§ **Activity**
Look through the entries below and report every line that has "cells".

§ **Extracted information**
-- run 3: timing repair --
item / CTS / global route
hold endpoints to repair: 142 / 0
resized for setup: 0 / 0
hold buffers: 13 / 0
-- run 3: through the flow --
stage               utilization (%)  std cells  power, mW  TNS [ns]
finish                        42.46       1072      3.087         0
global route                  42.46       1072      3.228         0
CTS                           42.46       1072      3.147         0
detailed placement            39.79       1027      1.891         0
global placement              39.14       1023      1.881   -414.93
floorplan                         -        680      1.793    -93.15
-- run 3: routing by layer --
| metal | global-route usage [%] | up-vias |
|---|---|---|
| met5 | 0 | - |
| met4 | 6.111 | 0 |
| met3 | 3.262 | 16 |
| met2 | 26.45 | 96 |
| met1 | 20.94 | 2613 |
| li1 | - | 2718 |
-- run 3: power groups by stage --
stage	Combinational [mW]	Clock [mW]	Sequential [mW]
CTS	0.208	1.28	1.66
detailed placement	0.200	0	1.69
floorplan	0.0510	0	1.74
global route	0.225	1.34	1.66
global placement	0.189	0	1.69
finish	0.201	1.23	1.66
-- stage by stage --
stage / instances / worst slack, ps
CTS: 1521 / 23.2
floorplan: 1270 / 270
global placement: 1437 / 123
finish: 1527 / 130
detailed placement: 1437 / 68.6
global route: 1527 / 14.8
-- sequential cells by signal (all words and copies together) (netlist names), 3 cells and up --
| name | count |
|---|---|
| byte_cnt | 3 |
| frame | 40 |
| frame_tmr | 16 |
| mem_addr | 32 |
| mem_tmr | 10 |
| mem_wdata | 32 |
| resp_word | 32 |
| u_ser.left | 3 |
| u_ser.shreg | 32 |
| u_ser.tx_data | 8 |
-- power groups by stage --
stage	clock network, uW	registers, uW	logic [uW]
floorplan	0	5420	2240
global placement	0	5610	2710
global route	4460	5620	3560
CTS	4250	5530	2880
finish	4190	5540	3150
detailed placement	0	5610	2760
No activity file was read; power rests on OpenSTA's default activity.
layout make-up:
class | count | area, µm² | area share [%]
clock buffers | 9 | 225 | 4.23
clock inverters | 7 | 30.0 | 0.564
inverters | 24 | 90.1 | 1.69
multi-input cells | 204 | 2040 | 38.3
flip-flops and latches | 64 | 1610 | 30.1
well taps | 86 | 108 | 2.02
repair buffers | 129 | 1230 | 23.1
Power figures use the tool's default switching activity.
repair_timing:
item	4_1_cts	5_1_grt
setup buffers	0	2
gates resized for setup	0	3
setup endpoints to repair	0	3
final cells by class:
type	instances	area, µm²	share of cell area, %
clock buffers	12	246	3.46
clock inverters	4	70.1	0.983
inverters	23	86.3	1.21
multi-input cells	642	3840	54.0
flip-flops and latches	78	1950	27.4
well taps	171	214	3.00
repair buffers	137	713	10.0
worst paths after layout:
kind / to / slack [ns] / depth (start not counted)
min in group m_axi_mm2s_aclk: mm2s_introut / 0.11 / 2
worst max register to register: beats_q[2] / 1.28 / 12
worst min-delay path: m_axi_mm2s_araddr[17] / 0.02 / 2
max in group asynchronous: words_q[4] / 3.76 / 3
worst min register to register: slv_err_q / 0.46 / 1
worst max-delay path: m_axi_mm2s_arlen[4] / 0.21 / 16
File: src/rtl/add_seq_arbiter.sv
`default_nettype none
// +--------------------------------------------------------------------------+
// | add_seq_arbiter: two-requester round-robin front-end to a 64-bit adder    |
// | computed as NSLICE sequential SLICE_W-bit passes with a registered carry. |
// | Optional feature macro: ADD_SEQ_SUB_EN (subtract via ~B and carry-in 1).  |
// | Revision: 1.0                                                             |
// +--------------------------------------------------------------------------+
module add_seq_arbiter #(
  parameter int SLICE_W = 16,
  parameter int NSLICE  = 64 / SLICE_W
) (
  input  logic        clk,
  input  logic        rst_n,

  input  logic        req0_valid,
  output logic        req0_ready,
  input  logic [63:0] req0_a,
  input  logic [63:0] req0_b,
  input  logic        req0_cin,
  input  logic        req0_sub,

  input  logic        req1_valid,
  output logic        req1_ready,
  input  logic [63:0] req1_a,
  input  logic [63:0] req1_b,
  input  logic        req1_cin,
  input  logic        req1_sub,

  output logic        resp_valid,
  input  logic        resp_ready,
  output logic        resp_id,
  output logic [63:0] resp_sum,
  output logic        resp_cout,
  output logic        busy
);

  localparam int               CNT_W      = (NSLICE > 1) ? $clog2(NSLICE) : 1;
  localparam logic [CNT_W-1:0] LAST_SLICE = CNT_W'(NSLICE - 1);

  typedef enum logic [1:0] {
    IDLE = 2'd0,
    CALC = 2'd1,
    DONE = 2'd2
  } state_t;

  state_t             state;
  state_t             state_next;

  logic               last_grant;
  logic [CNT_W-1:0]   slice_cnt;
  logic               carry_reg;
  logic [63:0]        a_reg;
  logic [63:0]        b_reg;
  logic [63:0]        sum_work;
  logic               id_reg;

  logic               grant;
  logic               accept;
  logic               last_pass;

  logic [63:0]        sel_a;
  logic [63:0]        sel_b;
  logic               sel_cin;
  logic [63:0]        acc_b;
  logic               acc_carry;

  logic [SLICE_W-1:0] a_slice;
  logic [SLICE_W-1:0] b_slice;
  logic [SLICE_W:0]   slice_sum;
  logic [63:0]        sum_next;

  // ---------------------------------------------------------------------------
  // Arbitration: a tie goes to whichever requester was not served last.
  // ---------------------------------------------------------------------------
  assign grant      = (req0_valid && req1_valid) ? ~last_grant : req1_valid;
  assign req0_ready = (state == IDLE) && req0_valid && !grant;
  assign req1_ready = (state == IDLE) && req1_valid &&  grant;
  assign accept     = req0_ready || req1_ready;

  assign sel_a   = grant ? req1_a   : req0_a;
  assign sel_b   = grant ? req1_b   : req0_b;
  assign sel_cin = grant ? req1_cin : req0_cin;

`ifdef ADD_SEQ_SUB_EN
  logic sel_sub;

  // Subtraction is A + ~B + 1; the caller's carry-in is overridden.
  assign sel_sub   = grant ? req1_sub : req0_sub;
  assign acc_b     = sel_sub ? ~sel_b : sel_b;
  assign acc_carry = sel_sub ? 1'b1   : sel_cin;
`else
  logic unused_sub;

  assign unused_sub = req0_sub ^ req1_sub;
  assign acc_b      = sel_b;
  assign acc_carry  = sel_cin;
`endif

  // ---------------------------------------------------------------------------
  // Slice datapath: one SLICE_W-bit add per CALC cycle, LSB slice first.
  // ---------------------------------------------------------------------------
  always_comb begin
    a_slice = '0;
    b_slice = '0;
    for (int k = 0; k < NSLICE; k++) begin
      if (slice_cnt == CNT_W'(k)) begin
        a_slice = a_reg[k*SLICE_W +: SLICE_W];
        b_slice = b_reg[k*SLICE_W +: SLICE_W];
      end
    end
  end

  assign slice_sum = {1'b0, a_slice} + {1'b0, b_slice} + {{SLICE_W{1'b0}}, carry_reg};

  always_comb begin
    sum_next = sum_work;
    for (int k = 0; k < NSLICE; k++) begin
      if (slice_cnt == CNT_W'(k)) begin
        sum_next[k*SLICE_W +: SLICE_W] = slice_sum[SLICE_W-1:0];
      end
    end
  end

  assign last_pass = (slice_cnt == LAST_SLICE);

  // ---------------------------------------------------------------------------
  // Control FSM
  // ---------------------------------------------------------------------------
  always_ff @(posedge clk) begin
    if (!rst_n) begin
      state <= IDLE;
    end else begin
      state <= state_next;
    end
  end

  always_comb begin
    state_next = state;
    case (state)
      IDLE: begin
        if (accept) begin
          state_next = CALC;
        end
      end
      CALC: begin
        if (last_pass) begin
          state_next = DONE;
        end
      end
      DONE: begin
        if (resp_ready) begin
          state_next = IDLE;
        end
      end
      default: state_next = IDLE;
    endcase
  end

  assign resp_valid = (state == DONE);
  assign busy       = (state != IDLE);

  // ---------------------------------------------------------------------------
  // Operand capture, slice sequencing and result registers. The visible
  // result is loaded only on the final pass so it never shows partial sums.
  // ---------------------------------------------------------------------------
  always_ff @(posedge clk) begin
    if (!rst_n) begin
      last_grant <= 1'b1;
      slice_cnt  <= '0;
      carry_reg  <= 1'b0;
      a_reg      <= '0;
      b_reg      <= '0;
      sum_work   <= '0;
      id_reg     <= 1'b0;
      resp_sum   <= '0;
      resp_cout  <= 1'b0;
      resp_id    <= 1'b0;
    end else begin
      if (state == IDLE && accept) begin
        a_reg      <= sel_a;
        b_reg      <= acc_b;
        carry_reg  <= acc_carry;
        id_reg     <= grant;
        last_grant <= grant;
        slice_cnt  <= '0;
      end else if (state == CALC) begin
        sum_work  <= sum_next;
        carry_reg <= slice_sum[SLICE_W];
        slice_cnt <= slice_cnt + 1'b1;
        if (last_pass) begin
          resp_sum  <= sum_next;
          resp_cout <= slice_sum[SLICE_W];
          resp_id   <= id_reg;
        end
      end
    end
  end

endmodule
`default_nettype wire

§ **Solution to this problem**
stage               utilization (%)  std cells  power, mW  TNS [ns]
-- sequential cells by signal (all words and copies together) (netlist names), 3 cells and up --
multi-input cells | 204 | 2040 | 38.3
final cells by class:
multi-input cells	642	3840	54.0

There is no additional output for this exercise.